Arsenic is a naturally occurring metalloid that is widely distributed in the Earth’s crust. In the environment, arsenic predominantly exists in two oxidation states: Trivalent arsenite (As³⁺) and pentavalent arsenate (As⁵⁺), with arsenite being more toxic than arsenate. Trivalent arsenic is more prevalent than pentavalent arsenic in groundwater [1]. Arsenic contamination, particularly in groundwater, poses a major threat to environmental and public health in countries such as Bangladesh, India, China, and the United States [2, 3]. Sources of contamination include both natural processes (e.g., volcanic activity and rock weathering) and anthropogenic activities (e.g., mining, well drilling, and fossil fuel combustion) [4–6]. As a result, arsenic contamination presents a significant challenge to both environmental integrity and global public health.

Humans are primarily exposed to arsenic through contaminated drinking water, inhalation of arsenic-laden particulates, and dermal absorption [7]. Arsenic contamination in drinking water can arise from various sources, including natural mineral deposits, arsenical pesticides, and improper chemical disposal. Exposure can also occur through non-water sources, such as food grown with arsenic-contaminated water or cultivated in polluted soil, which poses a substantial health threat, particularly in regions with affected groundwater.

Long-term arsenic exposure – primarily through rice consumption or occupational inhalation in mining and agriculture – can damage the kidneys, disrupt metabolic processes, alter the gut microbiota, and significantly increase the risk of cancer (including lung cancer), cardiovascular disease, diabetes, hypertension, cognitive impairment, reproductive toxicity, and developmental issues in children [8, 9]. In addition, the presence of arsenic in certain medications and herbal remedies – whether intentional or due to contamination – further elevates the risk of cancer and organ damage. Rigorous regulatory oversight is therefore essential to mitigate these health hazards [10, 11].

To reduce health risks, the World Health Organization has established a permissible limit for arsenic in drinking water at 10 μg/L, with an upper limit of 50 μg/L in some regions [12]. Despite these recommendations, it is estimated that 94–220 million people worldwide are chronically exposed to elevated groundwater arsenic levels, and a sizable portion likely suffers from exposure-related health problems (Table 1) [13–15].

Table 1.

Relative arsenic exposure by route–impact on the kidney [13–15].

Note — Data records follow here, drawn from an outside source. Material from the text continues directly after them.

Source: an optimization exercise on an open RTL-to-GDS flow (aim: small area). Production flows keep margins and buffers that such runs may drop. The RTL was checked by simulation tests, not by an equivalence proof against the original design. In every run shown here, the design's own scripts or RTL, not TritonCTS, make the clock network. The clock input has no modelled driver; a real chip could not lean on it and would need a root buffer or a full tree. Power and IR drop assume default switching activity.

**flow/flow/run.sh**
```bash
#!/bin/bash
# Layout flow: the standard flow (standard.sh) with
#  - synthesis: adders left to abc, and abc given an area-oriented script (flow/area.abc);
#    registers are mapped exactly as in the standard synthesis
#  - minimum-size buffers on the ports
#  - a one-level clock tree (flow/cts_manual.tcl) in place of the H-tree
# make's output goes to flow_make.log; each tool's log is under orfs/logs.
set -euo pipefail
W=$(pwd)
export MY_ABC_SCRIPT=$W/flow/area.abc
export CTS_MANUAL_N=4
export CTS_MANUAL_BUF=sky130_fd_sc_hd__clkbuf_16
bash standard.sh SYNTH_SCRIPT=$W/flow/synth.tcl ADDER_MAP_FILE= \
  "BUFFER_PORTS_ARGS=-buffer_cell sky130_fd_sc_hd__buf_1" \
  PRE_CTS_TCL=$W/flow/cts_manual.tcl \
  finish > $W/flow_make.log 2>&1
```
**flow/flow/area.abc**
```
strash
dc2
dch
amap
topo
```
**flow/flow/cts_manual.tcl**
```tcl
# Sourced before CTS (PRE_CTS_TCL): replaces clock_tree_synthesis with a one-level tree.
# The flip-flops are split by position into CTS_MANUAL_N groups (recursive halving along
# the longer side); each group gets one clock buffer at its centroid, driven by the clock
# port. Every flip-flop is thus one buffer away from the port.
proc clock_tree_synthesis { args } {
  set nclusters $::env(CTS_MANUAL_N)
  set bufmaster $::env(CTS_MANUAL_BUF)
  set block [ord::get_db_block]
  set clknet [[$block findBTerm clk] getNet]
  set sinks {}
  foreach it [$clknet getITerms] {
    set inst [$it getInst]
    lassign [$inst getLocation] x y
    lappend sinks [list $it $x $y]
  }
  set groups [list $sinks]
  while { [llength $groups] < $nclusters } {
    set gi 0
    set best -1
    for { set i 0 } { $i < [llength $groups] } { incr i } {
      if { [llength [lindex $groups $i]] > $best } {
        set best [llength [lindex $groups $i]]
        set gi $i
      }
    }
    set g [lindex $groups $gi]
    set xs [lmap s $g { lindex $s 1 }]
    set ys [lmap s $g { lindex $s 2 }]
    set dx [expr { [tcl::mathfunc::max {*}$xs] - [tcl::mathfunc::min {*}$xs] }]
    set dy [expr { [tcl::mathfunc::max {*}$ys] - [tcl::mathfunc::min {*}$ys] }]
    set k [expr { $dx > $dy ? 1 : 2 }]
    set g [lsort -integer -index $k $g]
    set h [expr { [llength $g] / 2 }]
    set groups [lreplace $groups $gi $gi [lrange $g 0 [expr { $h - 1 }]] [lrange $g $h end]]
  }
  set master [[ord::get_db] findMaster $bufmaster]
  set n 0
  foreach g $groups {
    set sx 0
    set sy 0
    foreach s $g {
      set sx [expr { $sx + [lindex $s 1] }]
      set sy [expr { $sy + [lindex $s 2] }]
    }
    set cx [expr { $sx / [llength $g] }]
    set cy [expr { $sy / [llength $g] }]
    set inst [odb::dbInst_create $block $master "clkbuf_leaf_$n"]
    set net [odb::dbNet_create $block "clknet_leaf_$n"]
    $net setSigType CLOCK
    foreach s $g {
      set it [lindex $s 0]
      $it disconnect
      $it connect $net
    }
    [$inst findITerm A] connect $clknet
    [$inst findITerm X] connect $net
    $inst setLocation $cx $cy
    $inst setPlacementStatus PLACED
    incr n
  }
  $clknet setSigType CLOCK
  puts "clock_tree_synthesis (manual): $n buffers of $bufmaster for [llength $sinks] sinks"
}
```
**flow/flow/synth.tcl**
```tcl
# The standard synthesis script, with abc given the area-oriented script in MY_ABC_SCRIPT
proc synth {args} { yosys synth -nofsm -noshare {*}$args }
proc abc {args} {
  set i [lsearch -exact $args -script]
  if { $i >= 0 && [info exists ::env(MY_ABC_SCRIPT)] } {
    lset args [expr { $i + 1 }] $::env(MY_ABC_SCRIPT)
  }
  yosys abc {*}$args
}
source $::env(SCRIPTS_DIR)/synth.tcl
# left out here: clear keep_hierarchy, flatten, clean up, hide names made inside functions, write 1_2_yosys.v
```
**flow/standard.sh**
```bash
#!/bin/bash
# synth_recipe.tcl (not shown) runs the flow's synth.tcl, then flattens the netlist and writes it again
# the make line also repeats each setting of config.mk as NAME=value (left out here)
make -C /OpenROAD-flow-scripts/flow DESIGN_CONFIG=/design/flow/config.mk WORK_HOME=/design/flow/orfs CLKGATE_MAP_FILE= SYNTH_SCRIPT=/design/flow/synth_recipe.tcl "${@:-finish}"
```
**flow/config.mk**
```make
export PLATFORM = sky130hd
export DESIGN_NAME = uart
export DESIGN_NICKNAME = uart
export VERILOG_FILES = /design/flow/design.v
export SDC_FILE = /design/flow/constraint.sdc
export NUM_CORES = 4
export LEC_CHECK = 0
export CAP_MARGIN = 20
export CORE_MARGIN = 2
export CORE_UTILIZATION = 65
export GPL_TIMING_DRIVEN = 0
export SLEW_MARGIN = 20
```
**flow/constraint.sdc**
```tcl
create_clock -name core_clock -period 5.0 [get_ports {clk}]
set_input_delay 1.0000 -clock core_clock [delete_from_list [all_inputs] [get_ports {clk}]]
set_output_delay 1.0000 -clock core_clock [all_outputs]
set_load 0.01 [all_outputs]
```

Route	Source	Relative exposure level	Risk
Dietary	Rice, water, and food crops	High	Major contributor to kidney damage
Inhalation	Mining, smelting, and pesticides	Moderate	Moderate contributor to kidney damage; occupational hazard
Dermal	Contaminated water and soil	Low	Minimal nephrotoxic effect

Arsenic exposure leads to multisystem toxicity, with significant accumulation in the kidneys, lungs, skin, liver, and bladder [16–19]. Maternal arsenic exposure has been associated with adverse pregnancy outcomes, including increased infant mortality and delayed developmental milestones. Acute toxicity is typically characterized by gastrointestinal symptoms such as vomiting, abdominal pain, diarrhea, and muscle cramps [20].

Considering the widespread distribution of arsenic and its serious health implications, its impact on specific organ systems – particularly the kidneys – must be recognized. As recipients of 20%–25% of the cardiac output, the kidneys are critical for arsenic filtration and excretion, making them especially vulnerable to its toxic effects [21, 22]. Understanding the nephrotoxic mechanisms of arsenic is therefore essential for addressing its role in chronic kidney disease (CKD) and related renal complications.

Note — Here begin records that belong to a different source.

Source: an optimization exercise on an open RTL-to-GDS flow (aim: small area, a short achievable clock period and few clock cycles per item). Production flows keep margins and buffers that such runs may drop. RTL that was checked went through simulation tests only; none was proved equivalent to the original. No functional check of the RTL was part of run 2. Power figures rest on the tool's default switching activity, not on a simulated workload.

==> design.v <==
module mul(
	input clk,
	input rst_n,
	input [63:0] alu_src1,
	input [63:0] alu_src2,    
	input mul_valid,
	input [1:0] mul_signed,    
	input [3:0] mul_expand_signed,
	output [129:0] mul_res,
	output reg sh_fnsh_flag
    );
reg [129:0] alu_x;
reg [65:0] alu_y;
reg [129:0] no_latch_x;
reg [65:0] no_latch_y;
always@(posedge clk or negedge rst_n)begin
	if(!rst_n)begin
		no_latch_x <= 130'd0;
		no_latch_y <= 66'd0;
	end
	else begin
		no_latch_x <= alu_x;
		no_latch_y <= alu_y;
	end
end
always@(*)begin
	if(mul_valid & ((!delay_mul_valid) | (delay2_sh_fg)))begin
		if(mul_signed == 2'b00)begin
			alu_x = {{66{alu_src1[63]}},alu_src1[63:0]};
			alu_y = {{2{alu_src2[63]}},alu_src2[63:0]};
		end
		else if(mul_signed == 2'b01)begin
			alu_x = {{66{alu_src1[63]}},alu_src1[63:0]};
			alu_y = {{2{1'b0}},alu_src2[63:0]};
		end
		else if(mul_signed == 2'b10)begin
			alu_x = {{66{1'b0}},alu_src1[63:0]};
			alu_y = {{2{alu_src2[63]}},alu_src2[63:0]};
		end
		else begin
			alu_x = {{66{1'b0}},alu_src1[63:0]};
			alu_y = {{2{1'b0}},alu_src2[63:0]};
		end
		end
	else begin
		alu_x = no_latch_x;
		alu_y = no_latch_y;
	end
end
reg delay_mul_valid;
reg delay1_sh_fg;
reg delay2_sh_fg;
always@(posedge clk or negedge rst_n)begin
	if(!rst_n)begin
		delay_mul_valid <= 1'b0;
		delay1_sh_fg <= 1'b0;
		delay2_sh_fg <= 1'b0;
	end
	else begin
		delay_mul_valid <= mul_valid;
		delay1_sh_fg <= sh_fnsh_flag;
		delay2_sh_fg <= delay1_sh_fg;
	end
end		
parameter IDLE = 3'd0,NEXT=3'd1,SHIFT=3'd2,LAST=3'd3;
reg [2:0] present_state,next_state;
always@(posedge clk or negedge rst_n)begin
	if(!rst_n)begin
		present_state <= 3'd0;
	end
	else begin
		present_state <= next_state;
	end
end
always@(*)begin
	case(present_state)
	IDLE:begin
		if(mul_valid & ((!delay_mul_valid) | (delay2_sh_fg)))
			next_state = NEXT;
		else
			next_state = IDLE;
	end
	NEXT:begin
		if((delay_alu_y == 66'b111 && (mul_signed[0] == 1'b0)) || (delay_alu_y == 66'b0 && (mul_signed[0]==1'b1 )))
			next_state = LAST;
		else
			next_state = SHIFT;
	end
	SHIFT:begin
		if((delay_alu_y == 66'b111 && (mul_signed[0] == 1'b0)) || (delay_alu_y == 66'b0 && (mul_signed[0]==1'b1 )))
			next_state = LAST;
		else
			next_state = SHIFT;
	end
	LAST:begin
		next_state = IDLE;
	end
	default : next_state = IDLE;
	endcase
end
reg [129:0] x;
reg [2:0] y;
reg [129:0] add_p;
reg [129:0] reg_alu_y;
reg [129:0] delay_alu_y;
reg [129:0] p;
always@(posedge clk or negedge rst_n)begin
	if(!rst_n)begin
		x <= 130'd0;
		y <= 3'd0;
		sh_fnsh_flag <= 1'd0;
		add_p <= 130'd0;
		p <= 130'd0;
	end
	else begin
		case(present_state)
		IDLE:begin
			x <= 130'd0;
			y <= 3'd0;
			sh_fnsh_flag <= 1'd0;
			add_p <= 130'd0;
			p <= 130'd0;
			reg_alu_y <= alu_y;
			delay_alu_y <= alu_y;
		end
		NEXT:begin
			x <= alu_x;
			y <= {alu_y[1],alu_y[0],1'b0};
			reg_alu_y <= alu_y >>>3'd2;
			delay_alu_y <= reg_alu_y >>> 3'd1;
			sh_fnsh_flag <= 1'd0;
			case(y)
			3'b000,3'b111:begin p <= p + 130'd0;add_p <= 130'd0; end
			3'b001,3'b010:begin p <= p +x;add_p <= x; end
			3'b011: begin p <= p + (x << 1'b1); add_p <= x << 1'b1;end
			3'b100: begin  p <= p +( ~(x<<1'b1)) + 1'b1;add_p <= ( ~(x<<1'b1)) + 1'b1;end
			3'b101,3'b110: begin  p <=p + ~x + 1'b1;add_p <=~x + 1'b1; end
			default : begin p <= p + 130'd0;add_p <= 130'd0;end
			endcase
		end
		SHIFT:begin
			x <= x << 3'd2;
			reg_alu_y <= reg_alu_y >>> 3'd2;
			delay_alu_y <= reg_alu_y >>> 3'd1;
			y <= delay_alu_y[2:0];
			sh_fnsh_flag <= 1'd0;
			case(y)
			3'b000,3'b111:begin p <= p + 130'd0;add_p <= 130'd0; end
			3'b001,3'b010:begin p <= p +x; add_p <= x;end
			3'b011: begin p <=p + (x << 1'b1);add_p <= x << 1'b1;end
			3'b100: begin  p <= p +( ~(x<<1'b1)) + 1'b1;add_p <= ( ~(x<<1'b1)) + 1'b1;end
			3'b101,3'b110: begin  p <=p + ~x + 1'b1;add_p <=~x + 1'b1; end
			default : begin p <= p + 130'd0;add_p <= 130'd0;end
			endcase
		end
		LAST:begin
			x <= 130'd0;
			y <= 66'd0;
			case(y)
			3'b000,3'b111:begin p <= p + 130'd0;add_p <= 130'd0; end
			3'b001,3'b010:begin p <= p +x; add_p <= x;end
			3'b011: begin p <= p + (x << 1'b1); add_p <= x << 1'b1;end
			3'b100: begin  p <= p +( ~(x<<1'b1)) + 1'b1;add_p <= ( ~(x<<1'b1)) + 1'b1;end
			3'b101,3'b110: begin  p <= p + ~x + 1'b1;add_p <=~x + 1'b1; end
			default : begin p <= p + 130'd0; add_p <= 130'd0; end
			endcase
			sh_fnsh_flag <= 1'd1;
			reg_alu_y <= reg_alu_y;
		end
		default: begin
			x <= 130'd0;
			y <= 66'd0;
			p <= 130'd0;
			sh_fnsh_flag <= 1'd1;
			add_p <= 130'd0;
			reg_alu_y <= 130'd0;
		end
		endcase
	end
end
reg [129:0]ex_p;
always @(*) begin
	if(sh_fnsh_flag)begin
    case(mul_expand_signed)
        4'd0:begin
             ex_p =p;    
        end
        4'd1:begin
            ex_p = {{32{p[31]}},p[31:0]};    
        end
        4'd2:begin
            ex_p = p[31:0];             
        end
        4'd3:begin
            ex_p = {{48{ p[15]}},p[15:0]};  
        end
        default:begin
            ex_p = 130'd0;
        end
    endcase
	end
	else 
		ex_p = 130'd0;
end
assign mul_res = (sh_fnsh_flag == 1'd1)? ex_p :130'd0;
endmodule
module ysyx_mulunit (
    input          clk,
    input          rst_n,
    input          mul_valid,
    input  [63:0]  alu_src1,
    input  [63:0]  alu_src2,
    input  [3:0]   mul_expand_signed,
    output [129:0] mul_res,
    output         sh_fnsh_flag
);
mul u_mul (
    .clk(clk),
    .rst_n(rst_n),
    .alu_src1(alu_src1),
    .alu_src2(alu_src2),
    .mul_valid(mul_valid),
    .mul_signed(2'b11),
    .mul_expand_signed(mul_expand_signed),
    .mul_res(mul_res),
    .sh_fnsh_flag(sh_fnsh_flag)
);
endmodule
==> run.sh <==
#!/bin/bash
# synth_recipe.tcl (not shown) runs the flow's synth.tcl, then flattens the netlist and writes it again
# the make line also repeats each setting of config.mk as NAME=value (left out here)
make -C /OpenROAD-flow-scripts/flow DESIGN_CONFIG=/design/flow/config.mk WORK_HOME=/design/flow/orfs CLKGATE_MAP_FILE= SYNTH_SCRIPT=/design/flow/synth_recipe.tcl finish
==> config.mk <==
export PLATFORM = sky130hd
export DESIGN_NAME = ysyx_mulunit
export DESIGN_NICKNAME = ysyx_mulunit
export VERILOG_FILES = /design/flow/design.v
export SDC_FILE = /design/flow/constraint.sdc
export NUM_CORES = 8
export LEC_CHECK = 0
export CAP_MARGIN = 20
export CORE_MARGIN = 2
export CORE_UTILIZATION = 40
export SLEW_MARGIN = 20
==> constraint.sdc <==
create_clock -name core_clock -period 8.0 [get_ports {clk}]
set_input_delay 1.6000 -clock core_clock [delete_from_list [all_inputs] [get_ports {clk}]]
set_output_delay 1.6000 -clock core_clock [all_outputs]
set_load 0.01 [all_outputs]
==> summary.txt, run 1 <==
Clk Latency, worst-skew pair = 0.77 ns
yosys warns = 1
Setup Buffers After CTS = 0
Most used DFF post-synth = dfrtp_1
Die H = 394 um
# IOs = 266
Hold Path Stages = 0
Hold Path Sink = u_mul.delay2_sh_fg
Hold-fix buffers, CTS = 0
pwr/cell area = 320 nW/um^2
Crit Path Class = primary input to output pin
Worst Path Buf+Inv = 4
maxcap violations = 0
worst-margin pin slew = 1.28 ns
Total GRT Usage = 0.377
DRC = 0
initial antenna violation count = 19
Routability Congestion = 1.06
Final Hold Viols = 0
Slowest-stage cell, CP = buf_4
vias = 66700
most common cell after layout, fill and taps aside = a21oi_1
final WL = 306000 um
largest family of logic cells by synthesized area = compound AO/OA/AOI/OAI gates
Routed Antenna Nets = 0
Post-Syn Area = 60800 sq um
PostCTS Resize Cnt = 0
Avg Cell Area, Syn = 7.84 sq um
adder-cell share of the synthesized area = 0.108
register clock-pin slew on the reported worst setup and hold paths = 0.06 ns
sequential area share after synthesis = 0.256
Worst Hold Launch = u_mul.delay1_sh_fg
Reg2Reg Setup Slack = 1.69 ns
Critical Path, Cell by Cell = clkdlybuf4s50_1, nor4_2, buf_4, buf_4, and3_1, clkdlybuf4s50_1
CP Launch Type = primary input
row count = 143
clk buf depth = 3
drt initial violations = 9224
Fillers = 15400
fin. max-slew vios = 0
CTS tree = done
Reg2Reg Depth = 15
worst flop-to-flop path startpoint = u_mul.p[15]
setup ws final = 1.67 ns
Post-synth ARST share = 0.780
vias in the first global route = 62600
most frequent cells in the layout = 912 x a21oi_1, 706 x nor2_1, 551 x nand2_1
Root Buffer = clkbuf_16
Post-Synth Simple-Gate Area = 0.189
Std-Cell Core Area = 152000 sq um
layout cells sized above 1 = 0.0687
Die Area = 155000 sq um
Synth-to-Final Area Change = 11.0%
Fin Setup TNS = 0 ns
crit-path max cell delay = 0.64 ns
Yosys cell types = 112
Synth Area in Compound Gates = 0.321
HP Class = flip-flop to flip-flop
number of synthesized flops with an enable pin = 131
Critical Path Fanout Max = 59
pre-CTS WS = 1.71 ns
Final Cycle Share = 0.791
Starting Density = 0.401
total power = 0.0216 W
Leak Pwr = 26.4 nW
DR pass1 iterations = 9
Synth Area in XOR/XNOR = 0.0279
CTS sink cnt = 596
Final setup viols = 0
Avg WL per Cell = 31.2 um
grt ovf = 0
FMAX = 158 MHz
RSZ-0062 raised after global routing = false
largest net degree at the start of global routing = 122
CTS buffer count = 74
CP top delay family = buffers and inverters
WP data required = 6.40 ns
CTS H-Tree Depth = 3
flops & latches, synth = 596
CP Data Arrival Time = 4.73 ns
cells after synthesis = 7759
vias per std cell = 6.81
global-route wire length before repair = 440000 um
Die W = 394 um
Worst slew margin = 0.139
Worst VDD drop = 0.182 mV
DP HPWL = 237000 um
Worst Setup End Kind = output pin
clk_skew = 0.0609 ns
port buffer count = 265
post-synthesis mux area share = 0.0380
Min Clock Period, post-route = 6.33 ns
result of the run = no timing/DRC/antenna violations
final net count = 8346
worst reg2reg endpoint = u_mul.p[112]
[worst max path at each step]
stage                           endpoint  cells after the start  slack (ns)            startpoint
finish                       mul_res[81]                      6        1.67  mul_expand_signed[0]
detailed placement           mul_res[81]                      6        1.71  mul_expand_signed[0]
floorplan           u_mul.delay_alu_y[0]                      1        0.09                 rst_n
global route                u_mul.p[112]                     15        1.50           u_mul.p[31]
CTS                          mul_res[81]                      6        1.71  mul_expand_signed[0]
global placement             mul_res[81]                      6        1.71  mul_expand_signed[0]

Although numerous studies have explored the toxicological effects of arsenic exposure, there remains a significant gap in understanding its organ-specific toxicity, particularly its nephrotoxic mechanisms. Most existing research has focused on general systemic toxicity or on carcinogenic outcomes, with limited emphasis on the cellular and molecular pathways that underpin arsenic-induced renal damage. Moreover, conventional renal function markers such as serum creatinine and blood urea nitrogen are often insufficiently sensitive to detect early-stage arsenic-induced kidney injury. While emerging biomarkers such as kidney injury molecule-1 (KIM-1), neutrophil gelatinase-associated lipocalin (NGAL), and β2-microglobulin (β2M) have shown promise, their clinical utility remains under-validated, especially in populations with chronic low-dose exposure. In addition, there is a paucity of integrated research combining molecular mechanisms, biomarker validation, and environmental exposure data to form a comprehensive understanding of arsenic nephrotoxicity. Preventive and therapeutic strategies, including antioxidant and herbal interventions, are often studied in isolation without being linked to individual genetic susceptibility or long-term outcomes. Furthermore, under-researched regions and vulnerable populations continue to be neglected in global arsenic mitigation strategies, leading to insufficient data to support targeted interventions.

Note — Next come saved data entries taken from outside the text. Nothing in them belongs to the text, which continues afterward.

Background: an optimization exercise with open tools, aiming at small area, a short achievable clock period and few clock cycles per item. Do not read the settings as production practice.
In this exercise RTL edits were held to simulation tests only and were not proved equivalent to the original.
No activity file was given, so power comes from the tool's default toggle rates.

Setup of the previous run:
## li_ram
module li_ram #(
    parameter ADDR_WIDTH=8,
    parameter DATA_WIDTH=16
)
(
    input clk,
    input rst,
    input logic [ADDR_WIDTH-1:0] rd_req_addr_in,
    input logic                      rd_req_valid_in,
    output logic                     rd_req_ready_out,
    output logic [DATA_WIDTH-1:0] rd_resp_data_out,
    output logic                      rd_resp_valid_out,
    input logic                       rd_resp_ready_in,
    input logic [ADDR_WIDTH-1:0]  wr_addr_in,
    input logic [DATA_WIDTH-1:0]  wr_data_in,
    input logic                       wr_valid_in,
    output logic                      wr_ready_out
);
==> module sc_ram, before the edit <==
module sc_ram #(
    parameter ADDR_WIDTH=8, 
    parameter DATA_WIDTH=16
)
(
    input logic clk,
    input logic rst,
    input logic wea,
    output logic wready,
    input logic [ADDR_WIDTH-1:0] addra,
    input logic [DATA_WIDTH-1:0] dia,
    input logic [ADDR_WIDTH-1:0] addrb,
    output logic [DATA_WIDTH-1:0] dob
);
localparam LW = 4;                     
localparam HW = ADDR_WIDTH - LW;       
localparam NP = 2**LW;                 
localparam NR = 2**HW;                 
logic [DATA_WIDTH-1:0] ring [NR-1:0][NP-1:0];
logic [LW-1:0] phase;
logic [LW-1:0] tag [NP-1:0];
logic                  wb_valid;
logic [ADDR_WIDTH-1:0] wb_addr;
logic [LW-1:0]         wb_place;       
logic [DATA_WIDTH-1:0] wb_data;
logic                  wb_commit;      
assign wb_commit = wb_valid && (wb_place == NP-1);
always_ff @(posedge clk or posedge rst) begin
    if (rst) begin
        phase <= '0;
        for (int p = 0; p < NP; p++)
            tag[p] <= p[LW-1:0];
        wb_valid <= 1'b0;
        wready <= 1'b1;
    end else begin
        phase <= phase + 1'b1;
        for (int p = 1; p < NP; p++)
            tag[p] <= tag[p-1];
        tag[0] <= tag[NP-1];
        if (wea && wready) begin
            wb_valid <= 1'b1;
            wready <= 1'b0;
        end else if (wb_commit) begin
            wb_valid <= 1'b0;
            wready <= 1'b1;
        end
    end
end
always_ff @(posedge clk) begin
    if (wea && wready) begin
        wb_addr  <= addra;
        wb_place <= addra[LW-1:0] + phase + 1'b1;
        wb_data  <= dia;
    end else begin
        wb_place <= wb_place + 1'b1;
    end
end
always_ff @(posedge clk) begin
    for (int r = 0; r < NR; r++) begin
        for (int p = 1; p < NP; p++)
            ring[r][p] <= ring[r][p-1];
        ring[r][0] <= (wb_commit && wb_addr[ADDR_WIDTH-1:LW] == r[HW-1:0]) ? wb_data : ring[r][NP-1];
    end
end
logic [NP-1:0] rd_place;
logic          rd_fwd;
always_comb begin
    for (int p = 0; p < NP; p++)
        rd_place[p] = addrb[LW-1:0] == tag[p];
end
assign rd_fwd = wb_valid && (wb_addr == addrb);
logic [DATA_WIDTH-1:0] by_place [NP-1:0];
logic [DATA_WIDTH-1:0] rd_word;
logic [DATA_WIDTH-1:0] t1 [NP-1:0][7:0];
logic [DATA_WIDTH-1:0] t2 [NP-1:0][3:0];
logic [DATA_WIDTH-1:0] t3 [NP-1:0][1:0];
logic [HW-1:0] hi;
assign hi = addrb[ADDR_WIDTH-1:LW];
always_comb begin
    for (int p = 0; p < NP; p++) begin
        for (int k = 0; k < 8; k++) t1[p][k] = hi[0] ? ring[2*k+1][p] : ring[2*k][p];
        for (int k = 0; k < 4; k++) t2[p][k] = hi[1] ? t1[p][2*k+1] : t1[p][2*k];
        for (int k = 0; k < 2; k++) t3[p][k] = hi[2] ? t2[p][2*k+1] : t2[p][2*k];
        by_place[p] = hi[3] ? t3[p][1] : t3[p][0];
    end
end
genvar gb, gp;
generate
    for (gb = 0; gb < DATA_WIDTH; gb++) begin : g_out
        logic [NP-1:0] col;
        for (gp = 0; gp < NP; gp++) begin : g_place
            assign col[gp] = by_place[gp][gb];
        end
        sel_or16 u_sel (.sel(rd_place), .d(col), .y(rd_word[gb]));
    end
endgenerate
assign dob = rd_fwd ? wb_data : rd_word;
endmodule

This review aims to comprehensively synthesize current knowledge on the mechanisms, biomarkers, and preventive strategies related to arsenic-induced nephrotoxicity. It seeks to elucidate the molecular and cellular pathways through which arsenic damages renal structures, with a focus on oxidative stress, mitochondrial dysfunction, apoptosis, ferroptosis, and inflammation. The review also evaluates novel and emerging biomarkers that offer improved sensitivity and specificity for the early detection of kidney injury due to arsenic exposure. In addition, it highlights therapeutic interventions – including antioxidant supplementation, herbal remedies, and gene-environment interaction approaches – that show potential in mitigating renal damage. By identifying knowledge gaps and emphasizing the importance of personalized medicine, biomarker validation, and underrepresented regions in arsenic research, this review provides a foundation for future studies and informs global public health strategies aimed at preventing arsenic-related kidney disease.

A systematic literature search was conducted using databases such as Scopus, PubMed, MEDLINE, and Google Scholar. Both animal and human studies that were published were evaluated and cited according to their relevance to the discussion. Only peer-reviewed articles published in English were included in the review. Articles were selected based on relevance to the specified keywords, with screening performed on titles, abstracts, and methodologies. 200 articles were shortlisted, and those deemed suitable for the current review were selected.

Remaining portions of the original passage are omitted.